然而就在两年后,英国人开始改变主意了。他们的帝国正在解体,他们的经济也很虚弱。与其他大多数西欧国家不同的是,英国仍然处在战时紧缩状态的恢复过程之中,它的基本食物配给一直持续到1954年。此外,英国与美国的“特殊关系”也不是它们在战时和战后寻求的那种紧密结合的平等伙伴关系。从一开始,美国就明确表示它在合作中的主导地位。1956年的苏伊士运河危机就是一个例子,当时艾森豪威尔总统利用经济压力迫使英国停止发动英法和以色列联合对埃及进行不明智的军事入侵行动。
1961年,英国人被欧洲经济共同体自由贸易政策的成功所吸引,申请加入该组织。英国内阁委员会在一年前曾发出过警告:“如果我们试图继续保持冷漠,请记住与我们海外资产萎缩同时发生的是:我们将面临失去政治影响力的风险,并将无法真正行使一个世界强国的任何权力。”
然而,当英国人虽然不情愿,但准备好了要加入欧洲经济共同体的时候,他们却遭到了他们曾经的盟友、战时最大的“包袱”——戴高乐的阻挠。战争结束后,戴高乐曾领导过法国的临时政府,由于他与其他政治领袖存在着尖锐的分歧而于1946年初辞职。1958年,他重新当选为法国总统,仍然没有忘记曾在丘吉尔和罗斯福那里遭受过的屈辱。当英国申请加入欧洲经济共同体时,戴高乐重提了丘吉尔当年说过的英国人总是选择美国而不是欧洲的老话,非常得意地否决了英国的申请。
在戴高乐治理法国的11年里,英国加入欧洲经济共同体的大门始终被关闭着。当它最终在1973年成为成员时,欧洲经济共同体在农业和其他多个重大领域中的有关规定都被英国人视为是损害其利益的规定。英国广播公司(BBC)播音员杰瑞米·帕克斯曼(JeremyPaxman)写道:“英国过度依赖美国的代价就是使这个国家加深了与欧洲共同体的隔阂。从那以后,它就一直没能赶上。到了90年代……它还是在风中被吹来吹去。

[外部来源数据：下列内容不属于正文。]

==> ./design.v <==
module uart_tx(
				input clk_uart,
				input rst,
				input enable_tx_i,
				input [7:0] uart_byte_i,
				output reg uart_bit_o,
				output finished_tx_o
			  );
localparam LOW_1 = 1'b0;		
localparam HIGH_1 = 1'b1;
reg [4:0] current_state, next_state;
reg enable_tx_r;
reg uart_bit_r;
reg [7:0] uart_data_r, uart_byte_r, uart_byte_p;  
reg finished_tx_r;
    always @(posedge clk_uart) begin
        if(rst) begin
            current_state <= 0;
            uart_bit_r    <= LOW_1;
            enable_tx_r   <= LOW_1;
            uart_data_r   <= 8'd0;
        end
        else begin
            current_state <= next_state;
            uart_data_r   <= uart_byte_i;
            uart_byte_r   <= uart_byte_p;
            enable_tx_r   <= enable_tx_i;
        end
    end
    always @(*) begin
        uart_byte_p    = uart_byte_r;
        next_state     = current_state;
        uart_bit_r     = HIGH_1;
        finished_tx_r  = LOW_1;
        case (current_state)
            0: begin
                uart_byte_p = 8'd0;
                if(enable_tx_i == LOW_1) begin
                    uart_byte_p  = uart_data_r;
                    uart_bit_o   = LOW_1;
                    next_state   = 18;
                end
            end
            18: begin
                next_state     = 1;
            end
            1: begin
                uart_bit_o     = uart_byte_p[0];
                next_state     = 10;
            end
            10: begin
                next_state     = 2;
            end
            2: begin
                uart_bit_o     = uart_byte_p[1];
                next_state     = 11;
            end
            11: begin
                next_state     = 3;
            end
            3: begin
                uart_bit_o     = uart_byte_p[2];
                next_state     = 12;
            end
            12: begin
                next_state     = 4;
            end
            4: begin
                uart_bit_o     = uart_byte_p[3];
                next_state     = 13;
            end
            13: begin 
                next_state     = 5;
            end
            5: begin
                uart_bit_o     = uart_byte_p[4];
                next_state     = 14;
            end
            14: begin
                next_state     = 6;
            end
            6: begin
                uart_bit_o     = uart_byte_p[5];
                next_state     = 15;
            end
            15: begin
                next_state     = 7;
            end
            7: begin
                uart_bit_o     = uart_byte_p[6];
                next_state     = 16;
            end
            16: begin
                next_state     = 8;
            end
            8: begin
                uart_bit_o     = uart_byte_p[7];
                next_state     = 17;
            end
            17: begin
                next_state     = 9;
            end
            9: begin
					 uart_bit_o     = HIGH_1;
                next_state     = 19;
            end
            19: begin
                if(uart_bit_r == HIGH_1) begin
                    finished_tx_r    = HIGH_1;
                end
                next_state           = 0;
            end
        endcase
    end
assign finished_tx_o = finished_tx_r;
endmodule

”1992年的《马斯特里赫特条约》给了欧洲经济共同体一个新的名字——欧洲联盟,欧洲联盟那时有12名成员。虽然英国仍然是扩大了的俱乐部的一员,但是许多英国公民仍像他们的前辈一样对“欧盟”持有怀疑的态度。
当1939年第二次世界大战爆发时,英国外交大臣哈利法克斯勋爵曾说过他的国家正“处在这个疯狂的大陆的边缘”。2016年6月,大多数英国人显然还完全同意这一评估,投票离开了“欧盟”。
当然“欧盟”本身也为英国和其他地区的批评者的“敌意”提供了理由。“欧盟”的权力和规则在不断地增强,欧元和其他经济事务发生了多次危机,在应对大规模的移民时其措施相形见绌,成员国之间激烈争吵,这些都引起了人们的极大关注。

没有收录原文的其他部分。